Sijia Geng, “Scalable Optimization and Analysis Methods in Energy and Electrified Transportation Systems”
Please join us on Tuesday, October 31, 2023 at 12:00pm in Clark Hall Room 110 and on ZOOM for the CIS & MINDS Seminar Series:
Guest: Sijia Geng
Assistant Professor
Johns Hopkins University, Electrical and Computer Engineering
Topic: “Scalable Optimization and Analysis Methods in Energy and Electrified Transportation Systems”
Join Zoom Meeting: https://wse.zoom.us/j/95386212146
Passcode: cis&minds
If you would like to meet with Sijia Geng, please sign up at this link: TBA
Sijia Geng
Assistant Professor
Johns Hopkins University, Electrical and Computer Engineering
“Scalable Optimization and Analysis Methods in Energy and Electrified Transportation Systems”

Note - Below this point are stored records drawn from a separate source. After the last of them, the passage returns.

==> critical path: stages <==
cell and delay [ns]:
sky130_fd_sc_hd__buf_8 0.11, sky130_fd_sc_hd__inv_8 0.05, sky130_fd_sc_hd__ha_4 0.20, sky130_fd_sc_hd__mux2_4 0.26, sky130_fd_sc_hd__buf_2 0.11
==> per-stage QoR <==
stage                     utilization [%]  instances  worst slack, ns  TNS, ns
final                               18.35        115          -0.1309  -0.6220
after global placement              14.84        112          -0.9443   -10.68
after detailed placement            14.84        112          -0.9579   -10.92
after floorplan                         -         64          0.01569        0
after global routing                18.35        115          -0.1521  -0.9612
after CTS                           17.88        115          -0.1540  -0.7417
## flow/design.v

```verilog
`timescale 1ns / 1ps
module register_file (
    input  wire        clk,           
    input  wire        rst,           
    input  wire        RegWrite,      
    input  wire [4:0]  rs1,           
    input  wire [4:0]  rs2,           
    input  wire [4:0]  rd,            
    input  wire [31:0] write_data,    
    output wire [31:0] read_data1,    
    output wire [31:0] read_data2     
);
    reg [31:0] regs [0:31];
    integer i;
    always @(posedge clk) begin
        if (rst) begin
            for (i = 0; i < 32; i = i + 1)
                regs[i] <= 32'b0;
        end 
        else begin
            if (RegWrite && (rd != 0))
                regs[rd] <= write_data;
        end
    end
    assign read_data1 = (rs1 == 0) ? 32'b0 : regs[rs1];
    assign read_data2 = (rs2 == 0) ? 32'b0 : regs[rs2];
endmodule
```

## flow/run.sh

```bash
#!/bin/bash
# OpenROAD 26Q1-2900-gdf79404cd8, Yosys 0.63+post, stock flow scripts
make -C /OpenROAD-flow-scripts/flow DESIGN_CONFIG=/design/flow/config.mk WORK_HOME=/design/flow/orfs finish
```

## flow/config.mk

```make
export PLATFORM = sky130hd
export DESIGN_NAME = register_file
export DESIGN_NICKNAME = register_file
export VERILOG_FILES = /design/flow/design.v
export SDC_FILE = /design/flow/constraint.sdc
export NUM_CORES = 4
export LEC_CHECK = 1
export CORE_UTILIZATION = 50
```

## flow/constraint.sdc

```tcl
current_design register_file

set clk_period 26.2
set clk_io_pct 0.2

create_clock -name clk0 -period $clk_period [get_ports {clk}]

set non_clock_inputs [all_inputs -no_clocks]
set_input_delay [expr $clk_period * $clk_io_pct] -clock clk0 $non_clock_inputs
set_output_delay [expr $clk_period * $clk_io_pct] -clock clk0 [all_outputs]
```

==> flow_summary.yaml <==
# flow metrics
cells_and_area:
  layout-drive-gt1-share: 0.249
  largestRegisters: "regs x1024"
  mostFrequentLayoutCells: "1024 x edfxtp_1, 994 x and2_1, 472 x mux4_2"
  layout_top_cell: "edfxtp_1"
  largest_reg_flops: 1024
  syn2layout_area_growth_pct: 11.6
  fin_util: 0.564
  top_register: "regs"
sta:
  whs_ns: 5.18
  max_freq_ghz: 0.0655
  relSlewSlack: 0.240
  tightest_slew_ns: 1.14
  slew_viol_final: 0
  min_period_ns: 15.27
  setup_ws_ns: 10.93
  rsz0062_at_grt: "no"
  period_used_share: 0.583
  final_hold_viol_count: 0
  setup_viol: 0
  setup_tns_ns: 0
global_routing:
  grt_pass1_vias: 36400
  grt_max_degree: 100
  grt_usage: 0.371
  grt_pass1_wl_mm: 257
  grt.overflow.total: 0
  antenna_found_initial: 4
pwr:
  clockPowerShare: 0.400
  swShare: 0.237
  p_sw_uw: 956
  p_leak_nw: 20.7
  p_comb_frac: 0.119
  seqPwrFrac: 0.481
  finalPower_mw: 4.03
  ir_drop_uv: 51.1
  internal-power_mw: 3.07
  power.density_nw_per_um2: 66.6
worst_hold_path:
  hold_path.startpoint: "rst"
  holdPathEnd: "regs[0][28]"
  hold_class: "primary input to flip-flop"
  hold_depth: 1
run:
  warnings: 26
  maxCapViolations: 0
synth:
  synthCells: 3502
  numSynthFlops: 1024
  ys_warn_count: 1
  synth_cell_type_count: 42
  syn_area_um2: 54200
  postSynthSeqShare: 0.567
  yosys_cells: 3502
  yosysChipArea_um2: 54200
  syn_avg_cell_area_um2: 15.5
critical_path:
  path_class: "primary input to output pin"
  cp_data_arrival_time_ns: 10.03
  crit_required_ns: 20.96
  cp_max_fo: 53
  crit_path_end_kind: "output pin"
  cp-start-kind: "primary input"
status:
  outcome: "finished clean"
clock_tree:
  clock-sinks: 1024
  clk_pin_slew_worst_paths_ns: 0.06
  ctsHoldBuffers: 0
  cts_root_buf: "clkbuf_16"
  cts.path.max_buffers: 3
  htreeDepth: 3
  numCtsBuffers: 111
  postCtsSetupBuffers: 0
  ctsResizeCount: 0
  tritoncts: "yes"
detailed_routing:
  drt-pass1-iter-count: 7
  route.detailed.drc: 0
  wl_per_cell_um: 35.8
  avgViaCountPerCell: 6.54
  ant_nets: 0
  drt_iter0_drc: 1985
  finalWirelength_mm: 180
  via_count: 32800
floorplan:
  die_w_um: 331
  die-height_um: 331
  io_pins: 114
  dieArea_um2: 110000
  initial_core_util: 0.505
  fp-row-count: 120
  coreArea_um2: 107000
place:
  place_ws_ns: 10.91
  place_congestion: 0.899
  hpwl_mm: 102
  port_buffers: 113
## cells in the mapped netlist (all sizes together)
cell type / count / share of area
o221ai: 1 / 0.00016
nand3b: 5 / 0.00069
o22ai: 103 / 0.012
a221oi: 4 / 0.00065
and4b: 1 / 0.00018
a2111oi: 55 / 0.0098
nor2: 36 / 0.0025
edfxtp: 1024 / 0.57
or3b: 4 / 0.00065
nor4: 6 / 0.00069
nor2b: 14 / 0.0016
nor4b: 3 / 0.00060
inv: 2 / 0.00014
a22oi: 16 / 0.0022
a32o: 4 / 0.00074
and3: 3 / 0.00035
and2: 995 / 0.11
o21ai: 4 / 0.00037
mux2i: 150 / 0.028
nand2: 7 / 0.00048
nor3: 54 / 0.0050
a22o: 51 / 0.0082
a211oi: 7 / 0.00097
nand3: 5 / 0.00046
buf: 115 / 0.014
a21oi: 12 / 0.0011
or3: 2 / 0.00023
a221o: 2 / 0.00037
mux2: 30 / 0.0062
nand4bb: 2 / 0.00042
or2: 33 / 0.0038
mux4: 472 / 0.20
conb: 1 / 0.000069
nand2b: 5 / 0.00058
clkbuf: 272 / 0.019
nand4b: 1 / 0.00016
or4b: 1 / 0.00018
## stage by stage
stage                     instance area, um2  std cells
after floorplan                        54300       3533
after global placement                 56800       4821
after detailed placement               56800       4821
after CTS                              60500       5019
after global routing                   60500       5019
final                                  60500       5020
## critical path, cell delays in order
cell	delay (ns)
buf_8	0.45
buf_4	0.64
buf_4	0.69
buf_4	0.61
mux4_2	0.59
a22o_1	0.25
a2111oi_1	0.72
nor3_1	0.17
clkdlybuf4s50_1	0.46
## metal layers
metal / track usage / vias up / part of all wire
met2: 0.517 / 2710 / 0.45
met3: 0.291 / 465 / 0.19
li1: - / 13600 / -
met5: 0.0252 / - / 0.0016
met1: 0.448 / 16000 / 0.31
met4: 0.135 / 16 / 0.050
## area by class of cell
type	instances	area [um2]
fill	7896	46800
sequential	1024	30700
multi-input combinational	2120	21900
clock buffer	133	2900
timing repair buffer	272	2360
tap	1403	1760
clock inverter	65	790
inverter	2	7.51
antenna	1	2.50
## cells by family (layout without fill, tap and decap cells)
kind of cell           Yosys count  count (layout)  synth area share
AND/OR/NAND/NOR               1177            1177             0.133
flip-flops                    1024            1024             0.567
multiplexers                   652             652             0.230
buffers and inverters          389             472            0.0331
AND-OR/OR-AND                  259             259            0.0365
other                            1              33         0.0000691
**flow/config.mk**
```make
export PLATFORM = sky130hd
export DESIGN_NAME = data_memory
export DESIGN_NICKNAME = data_memory
export VERILOG_FILES = /design/flow/design.v
export SDC_FILE = /design/flow/constraint.sdc
export NUM_CORES = 4
export LEC_CHECK = 1
export CORE_UTILIZATION = 30
export SYNTH_MEMORY_MAX_BITS = 65536
```
**flow/constraint.sdc**
```tcl
current_design data_memory

set clk_period 42.1
set clk_io_pct 0.2

create_clock -name clk0 -period $clk_period [get_ports {clk}]

set non_clock_inputs [all_inputs -no_clocks]
set_input_delay [expr $clk_period * $clk_io_pct] -clock clk0 $non_clock_inputs
set_output_delay [expr $clk_period * $clk_io_pct] -clock clk0 [all_outputs]
```
**flow/design.v**
```verilog
`timescale 1ns / 1ps
module data_memory (
    input  wire        clk,          
    input  wire        MemWrite,     
    input  wire [31:0] address,      
    input  wire [31:0] write_data,   
    output wire [31:0] read_data     
);
    reg [31:0] memory [0:255];
    integer i;
    initial begin
        for (i = 0; i < 256; i = i + 1)
            memory[i] = 32'b0;
    end
    always @(posedge clk) begin
        if (MemWrite)
            memory[address[9:2]] <= write_data;
    end
    assign read_data = memory[address[9:2]];
endmodule
```
**/design/flow/design.v**
```verilog
module heapmemory(input         clk, we,
            input  [7:0] a, 
			input [31:0] wd,
            output [31:0] rd);
reg  [31:0] RAM[255:0];
  assign rd = RAM[a[31:0]];  
  always @(posedge clk)
    if (we)
      RAM[a[31:0]] <= wd;		
endmodule
```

Abstract: Electric energy systems are currently experiencing a profound transformation, including a considerable degree of uncertainty driven by renewable energy sources, new forms of dynamics due to inverter-based resources (IBRs), and large-scale integration of electric vehicles (EVs) that integrates various energy sectors and transportation.

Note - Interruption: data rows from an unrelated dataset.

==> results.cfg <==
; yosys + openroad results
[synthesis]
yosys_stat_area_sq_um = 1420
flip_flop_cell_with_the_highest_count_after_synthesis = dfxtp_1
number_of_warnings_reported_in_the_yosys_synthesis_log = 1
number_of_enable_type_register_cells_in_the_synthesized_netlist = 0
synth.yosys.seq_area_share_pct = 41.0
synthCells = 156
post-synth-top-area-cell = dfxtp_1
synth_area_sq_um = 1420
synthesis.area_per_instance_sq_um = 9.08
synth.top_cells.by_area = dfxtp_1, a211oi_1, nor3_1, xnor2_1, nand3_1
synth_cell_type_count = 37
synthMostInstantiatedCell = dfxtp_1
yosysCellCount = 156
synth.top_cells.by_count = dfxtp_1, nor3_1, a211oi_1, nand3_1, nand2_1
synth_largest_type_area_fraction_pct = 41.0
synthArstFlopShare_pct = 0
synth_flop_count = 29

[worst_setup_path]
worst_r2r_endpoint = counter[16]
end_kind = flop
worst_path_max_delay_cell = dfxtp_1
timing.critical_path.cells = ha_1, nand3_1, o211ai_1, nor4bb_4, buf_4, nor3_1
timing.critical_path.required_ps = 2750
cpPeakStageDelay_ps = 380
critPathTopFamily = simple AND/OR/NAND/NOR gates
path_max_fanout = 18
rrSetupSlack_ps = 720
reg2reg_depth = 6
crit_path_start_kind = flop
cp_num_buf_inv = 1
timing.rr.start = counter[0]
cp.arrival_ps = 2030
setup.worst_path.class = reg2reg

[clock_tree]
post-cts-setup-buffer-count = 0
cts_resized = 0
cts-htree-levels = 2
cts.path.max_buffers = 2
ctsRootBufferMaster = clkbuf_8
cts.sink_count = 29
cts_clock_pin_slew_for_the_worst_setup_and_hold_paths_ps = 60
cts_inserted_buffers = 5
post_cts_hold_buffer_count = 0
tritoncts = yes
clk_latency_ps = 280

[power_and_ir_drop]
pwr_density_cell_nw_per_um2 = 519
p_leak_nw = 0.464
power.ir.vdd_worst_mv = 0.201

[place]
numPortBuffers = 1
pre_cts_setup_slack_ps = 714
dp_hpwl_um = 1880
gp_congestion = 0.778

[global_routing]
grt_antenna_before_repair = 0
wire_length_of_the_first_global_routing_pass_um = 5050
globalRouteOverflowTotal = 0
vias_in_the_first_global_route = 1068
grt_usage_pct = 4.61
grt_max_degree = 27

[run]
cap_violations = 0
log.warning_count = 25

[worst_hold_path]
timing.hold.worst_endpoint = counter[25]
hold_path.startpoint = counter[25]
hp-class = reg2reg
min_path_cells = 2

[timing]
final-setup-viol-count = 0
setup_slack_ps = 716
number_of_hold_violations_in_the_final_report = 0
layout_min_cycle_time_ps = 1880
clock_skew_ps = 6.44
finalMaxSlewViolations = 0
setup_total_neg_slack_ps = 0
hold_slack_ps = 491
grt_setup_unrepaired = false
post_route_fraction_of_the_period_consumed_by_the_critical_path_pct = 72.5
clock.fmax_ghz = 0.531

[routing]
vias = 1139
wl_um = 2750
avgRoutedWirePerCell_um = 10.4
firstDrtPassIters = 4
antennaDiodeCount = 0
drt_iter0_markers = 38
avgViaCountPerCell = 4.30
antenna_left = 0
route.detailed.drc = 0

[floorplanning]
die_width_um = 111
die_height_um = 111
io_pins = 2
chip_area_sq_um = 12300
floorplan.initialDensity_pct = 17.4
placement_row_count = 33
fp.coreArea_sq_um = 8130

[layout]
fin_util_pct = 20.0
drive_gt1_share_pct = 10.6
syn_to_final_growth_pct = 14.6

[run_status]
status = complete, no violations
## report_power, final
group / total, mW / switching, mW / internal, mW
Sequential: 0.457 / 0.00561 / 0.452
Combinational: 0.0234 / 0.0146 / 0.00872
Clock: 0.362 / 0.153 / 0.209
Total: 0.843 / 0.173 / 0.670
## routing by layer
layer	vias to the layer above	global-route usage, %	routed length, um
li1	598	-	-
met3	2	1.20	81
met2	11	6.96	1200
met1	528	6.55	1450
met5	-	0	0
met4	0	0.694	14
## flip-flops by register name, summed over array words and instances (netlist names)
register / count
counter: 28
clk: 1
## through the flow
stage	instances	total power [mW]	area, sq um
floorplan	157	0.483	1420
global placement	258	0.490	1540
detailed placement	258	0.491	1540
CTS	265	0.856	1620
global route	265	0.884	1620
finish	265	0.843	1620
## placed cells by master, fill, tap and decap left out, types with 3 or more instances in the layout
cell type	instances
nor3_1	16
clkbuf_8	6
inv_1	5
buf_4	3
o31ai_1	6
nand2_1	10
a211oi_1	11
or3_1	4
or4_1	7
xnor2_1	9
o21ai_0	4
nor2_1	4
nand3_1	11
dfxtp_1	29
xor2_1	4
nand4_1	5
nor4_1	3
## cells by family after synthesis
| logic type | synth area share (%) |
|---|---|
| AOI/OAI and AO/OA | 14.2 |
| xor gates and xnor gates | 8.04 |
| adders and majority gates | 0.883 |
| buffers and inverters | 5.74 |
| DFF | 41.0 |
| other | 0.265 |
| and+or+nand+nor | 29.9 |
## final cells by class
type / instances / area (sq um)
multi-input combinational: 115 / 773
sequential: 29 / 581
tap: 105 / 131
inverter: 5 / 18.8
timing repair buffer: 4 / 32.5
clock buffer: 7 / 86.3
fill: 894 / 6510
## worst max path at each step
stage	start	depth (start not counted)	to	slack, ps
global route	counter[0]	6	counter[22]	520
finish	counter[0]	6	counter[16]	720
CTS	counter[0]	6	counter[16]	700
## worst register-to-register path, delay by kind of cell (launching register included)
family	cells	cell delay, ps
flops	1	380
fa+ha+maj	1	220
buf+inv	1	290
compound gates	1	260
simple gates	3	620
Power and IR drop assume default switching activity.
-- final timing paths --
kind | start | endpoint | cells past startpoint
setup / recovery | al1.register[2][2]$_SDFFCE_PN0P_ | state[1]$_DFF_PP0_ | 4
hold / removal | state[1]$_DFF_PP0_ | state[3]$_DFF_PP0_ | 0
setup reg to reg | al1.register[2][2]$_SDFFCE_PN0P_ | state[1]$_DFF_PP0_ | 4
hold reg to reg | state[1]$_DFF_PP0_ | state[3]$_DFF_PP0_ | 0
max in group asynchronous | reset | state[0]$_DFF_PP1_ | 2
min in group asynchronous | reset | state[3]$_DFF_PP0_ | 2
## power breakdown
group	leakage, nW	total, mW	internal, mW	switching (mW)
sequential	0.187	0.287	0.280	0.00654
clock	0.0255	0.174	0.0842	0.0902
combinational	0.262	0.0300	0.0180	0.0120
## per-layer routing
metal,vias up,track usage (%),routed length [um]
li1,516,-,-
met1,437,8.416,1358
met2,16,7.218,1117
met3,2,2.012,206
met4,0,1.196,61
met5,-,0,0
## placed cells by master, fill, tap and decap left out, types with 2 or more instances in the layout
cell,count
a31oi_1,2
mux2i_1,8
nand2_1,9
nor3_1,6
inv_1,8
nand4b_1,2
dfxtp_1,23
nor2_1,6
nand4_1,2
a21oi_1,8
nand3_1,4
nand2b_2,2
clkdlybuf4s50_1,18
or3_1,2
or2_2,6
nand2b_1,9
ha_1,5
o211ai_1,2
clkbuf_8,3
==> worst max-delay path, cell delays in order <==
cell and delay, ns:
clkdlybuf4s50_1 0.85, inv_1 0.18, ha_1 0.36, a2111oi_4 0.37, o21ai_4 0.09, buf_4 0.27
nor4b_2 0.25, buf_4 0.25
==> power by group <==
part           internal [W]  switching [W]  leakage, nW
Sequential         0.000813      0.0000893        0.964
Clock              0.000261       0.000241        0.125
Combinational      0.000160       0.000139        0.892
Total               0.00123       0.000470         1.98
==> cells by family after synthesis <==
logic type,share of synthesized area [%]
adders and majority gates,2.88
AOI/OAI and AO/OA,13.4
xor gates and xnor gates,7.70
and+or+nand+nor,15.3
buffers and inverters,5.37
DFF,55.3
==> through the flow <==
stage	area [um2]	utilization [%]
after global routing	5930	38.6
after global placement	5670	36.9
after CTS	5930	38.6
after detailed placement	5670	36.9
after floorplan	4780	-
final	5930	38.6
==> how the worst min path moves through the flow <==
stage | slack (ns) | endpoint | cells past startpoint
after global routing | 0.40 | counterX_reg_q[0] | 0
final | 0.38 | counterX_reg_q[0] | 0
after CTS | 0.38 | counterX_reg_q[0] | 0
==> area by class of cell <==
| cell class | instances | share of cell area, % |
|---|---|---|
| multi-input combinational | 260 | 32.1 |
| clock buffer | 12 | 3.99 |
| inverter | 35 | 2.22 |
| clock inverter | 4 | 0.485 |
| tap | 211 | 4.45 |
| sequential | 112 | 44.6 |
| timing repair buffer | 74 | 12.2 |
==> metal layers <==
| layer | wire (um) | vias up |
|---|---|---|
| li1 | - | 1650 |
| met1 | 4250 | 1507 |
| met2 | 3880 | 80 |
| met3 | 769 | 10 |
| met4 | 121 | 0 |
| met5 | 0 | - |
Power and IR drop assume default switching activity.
==> flow/design.v <==
module memory (
    input logic clk, wen,
    input logic [7:0] address,
    input logic [7:0] data_in,
    output logic [7:0] data_out
);
logic [7:0] mem [255:0];
assign data_out = mem[address];
always_ff @ (posedge clk) begin
    if (wen)
        mem[address] <= data_in;
end
initial begin
    $readmemb("program.bin", mem);
end
final begin
    $writememb("memory.bin", mem);
end
endmodule
==> flow/run.sh <==
#!/bin/bash
# OpenROAD 26Q1-2900-gdf79404cd8, Yosys 0.63+post, stock flow scripts
make -C /OpenROAD-flow-scripts/flow DESIGN_CONFIG=/design/flow/config.mk WORK_HOME=/design/flow/orfs finish
==> flow/config.mk <==
export PLATFORM = sky130hd
export DESIGN_NAME = memory
export DESIGN_NICKNAME = memory
export VERILOG_FILES = /design/flow/design.v
export SDC_FILE = /design/flow/constraint.sdc
export NUM_CORES = 4
export LEC_CHECK = 1
export CORE_UTILIZATION = 50
export SYNTH_HDL_FRONTEND = slang
==> flow/constraint.sdc <==
current_design memory

set clk_period 29.1
set clk_io_pct 0.2

create_clock -name clk0 -period $clk_period [get_ports {clk}]

set non_clock_inputs [all_inputs -no_clocks]
set_input_delay [expr $clk_period * $clk_io_pct] -clock clk0 $non_clock_inputs
set_output_delay [expr $clk_period * $clk_io_pct] -clock clk0 [all_outputs]
==> qor.yml <==
drive_gt1_share_pct: 25.74
hold_end: "mem[88][6]$_DFFE_PP_"
max-vdd-ir-drop_mv: 0.05710
synth_warnings: 0
viasPerCell: 6.243
portBuffers: 25
ys_sh_xor_pct: 0
cts_setup_buffers: 0
ys_seq_share_pct: 78.51
p_comb_share_pct: 4.5
maxCapViolations: 0
overflow: 0
syn_avg_cell_area_um2: 22.13
min_path_cells: 1
top_area_share_pct: 78.51
cts_buffer_depth: 3
largest_reg_flops: 2048
critPathRequiredTime_ps: 23280
warning_count: 29
grt_pass1_vias: 41849
remaining_drc_errors: 0
crit_type: "in2out"
slew_headroom_pct: 4.761
critPathCaptureType: "output pin"
routed_wl_um: 188700
synth_area_um2: 78330
fmax_mhz: 57.06
topCellsByArea: "edfxtp_1, mux4_2, a22oi_1"
cellLeakagePower_nw: 26.75
cts_max_level: 4
grt_start_max_net_pins: 104
setup_violations: 0
slew_viol_final: 0
ys_sh_adder_pct: 0
seqPwrFrac_pct: 53.9
grt.total_usage_pct: 27.74
switchingPower_mw: 1.236
yosysCellCount: 3539
synth-area-yosys_um2: 78330
area_growth_pct: 12.24
critPathMaxFanout: 38
status: "finished clean"
cts_resized: 0
finalNonFillerCells: 5918
drtPass1Iterations: 7
synthTopLogicFamily: "multiplexers"
grt_pass1_wl_um: 276600
powerDensity_nw_per_um2: 68.68
yosysTopAreaCell: "edfxtp_1"
tightest_slew_ps: 1410
fin_crit_sh_pct: 60.22
cts_sinks: 2048
fillers: 10746
cts.clk_slew.worst_paths_ps: 60
clkPwrFrac_pct: 41.6
placed_area_um2: 81520
rsz0062_at_grt: "no"
synthCells: 3539
start_kind: "input port"
die_area_um2: 158300
placed_cells: 5550
synth_cell_type_count: 21
p_sw_share_pct: 20.48
fp.dieH_um: 397.8
antenna_found_initial: 3
ctsHoldBuffers: 0
setup_tns_ps: 0
post_drt_wl_per_cell_um: 31.88
reg_top3: "mem x2048"
num_rows: 144
gp_congestion: 0.8821
coreArea_um2: 154800
hold_path.class: "in2reg"
synth_flops: 2048
drt-initial-drc-count: 2155
cts_made_buffers: 195
period_needed_ps: 17520
intPower_mw: 4.802
fin_area_um2: 87920
hold_viol: 0
fp.dieW_um: 397.8
root_buffer: "clkbuf_16"
vias: 36949
holdCritStartpoint: "data_in[6]"
synth-simple-area-share_pct: 1.736
aoi_share_pct: 3.629
fp-utilization_pct: 50.61
tritoncts: "built"
max_flop_register: "mem"
yosys-mux-area-fraction_pct: 14.72
pin_count: 26
place_hpwl_um: 112900
final_antenna_net_count: 0
critPathArrivalTime_ps: 11700
final cells by class:
cell class	instances	area, µm²	share of cell area, %
diodes	1	2.502	0.002846
clock buffers	236	5119	5.822
clock inverters	131	1277	1.453
inverters	1	3.754	0.004269
multi-input cells	1258	15840	18.02
flip-flops and latches	2048	61500	69.95
well taps	2044	2557	2.909
repair buffers	199	1622	1.844
layer usage:
layer  routed length [µm]  up-vias  global-route usage, %  part of all wire, %
met5                  502        -                  2.088                 0.27
met4                 5903       20                  6.641                  3.1
met1                59070    18757                  35.20                   31
li1                     -    15403                      -                    -
met2                88700     2474                  38.93                   47
met3                34490      295                  22.59                   18
synth_stat cells:
cell and instances:
edfxtp_1 2048, mux4_2 512, a22oi_1 256, nor2_1 232
clkbuf_1 145, a21oi_1 128, buf_2 36, o41ai_1 32
nor3_1 30, nand2_1 28, buf_1 19, buf_4 16
buf_6 16, nand3_1 13, nand4_1 8, nor2b_1 7
nand2b_1 6, and2_1 3, or2_2 2, inv_1 1
or3_1 1
layout by cell type (no fill, tap or decap), types with 5 or more instances in the layout:
cell type	instances
nand4_1	8
inv_6	8
clkbuf_8	8
nor3_1	30
nand3_1	13
edfxtp_1	2048
nor2_1	231
mux4_2	512
clkdlybuf4s50_1	15
nand2_1	28
clkinv_2	43
a22oi_1	256
buf_4	172
o41ai_2	11
clkbuf_16	199
clkinv_1	46
nor2b_1	5
clkbuf_1	37
o41ai_1	21
clkinvlp_4	6
a21oi_1	128
bufinv_16	23
nand2b_1	6
critical path, stage by stage:
cell and delay [ps]:
buf_8 380, buf_4 680, buf_4 670, buf_4 680, buf_4 730, mux4_2 590
a22oi_1 270, a21oi_1 120, o41ai_1 690, nand4_1 400, clkdlybuf4s50_1 550
power groups by stage:
| stage | logic [mW] | registers, mW | clock network (mW) |
|---|---|---|---|
| 4_1_cts | 0.276 | 3.25 | 2.56 |
| 5_1_grt | 0.294 | 3.25 | 2.67 |
| 6_report | 0.272 | 3.25 | 2.51 |
stage by stage:
stage	hold slack, ps	setup WS (ps)	utilization [%]	total power, mW
after floorplan	5919	15720	-	3.460
after global placement	6318	11360	52.63	3.583
after detailed placement	6331	11360	52.67	3.591
after CTS	5458	11380	56.81	6.084
after global routing	5495	11020	56.81	6.213
final	5505	11580	56.81	6.039
how the worst max path moves through the flow:
stage                       from     endpoint  slack, ps  cells past startpoint
after global routing  address[0]  data_out[2]      11020                     11
final                 address[0]  data_out[2]      11580                     11
after CTS             address[0]  data_out[2]      11380                     11
cell families (layout without fill, tap and decap cells):
| group | after synthesis | count (layout) |
|---|---|---|
| flops | 2048 | 2048 |
| mux | 512 | 512 |
| compound gates | 416 | 416 |
| simple gates | 330 | 330 |
| buf+inv | 233 | 567 |
| other cells | 0 | 1 |
No activity file was given, so power comes from the tool's default toggle rates.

In the first part of the talk, I will propose a novel “integer-clustering” approach to model a large number of EVs that manages vehicle charging and energy at the fleet level yet maintain individual trip dispatch. The model is then used to develop a spatially and temporally-resolved decision-making tool for optimally planning and/or operating EV fleets and energy infrastructure (e.g., fast-charging, hydrogen-fueling, and distributed energy resources). The tool comprises a two-stage framework where a tractable disaggregation step follows the integer-clustering problem to recover an individually feasible solution. We establish theoretical lower and upper bounds on the true individual formulation which underpins a guaranteed performance of the proposed method. The optimality accuracy and computational efficiency of the integer-clustering formulation are numerically validated on a real-world case study of Boston’s public transit network. Substantial speedups with minimal loss in solution quality are demonstrated. By using a real geospatial timetable dataset for bus schedule and renewable generation, we provide insights into different pathways for decarbonizing heavy-duty EV fleets and their impacts on energy systems.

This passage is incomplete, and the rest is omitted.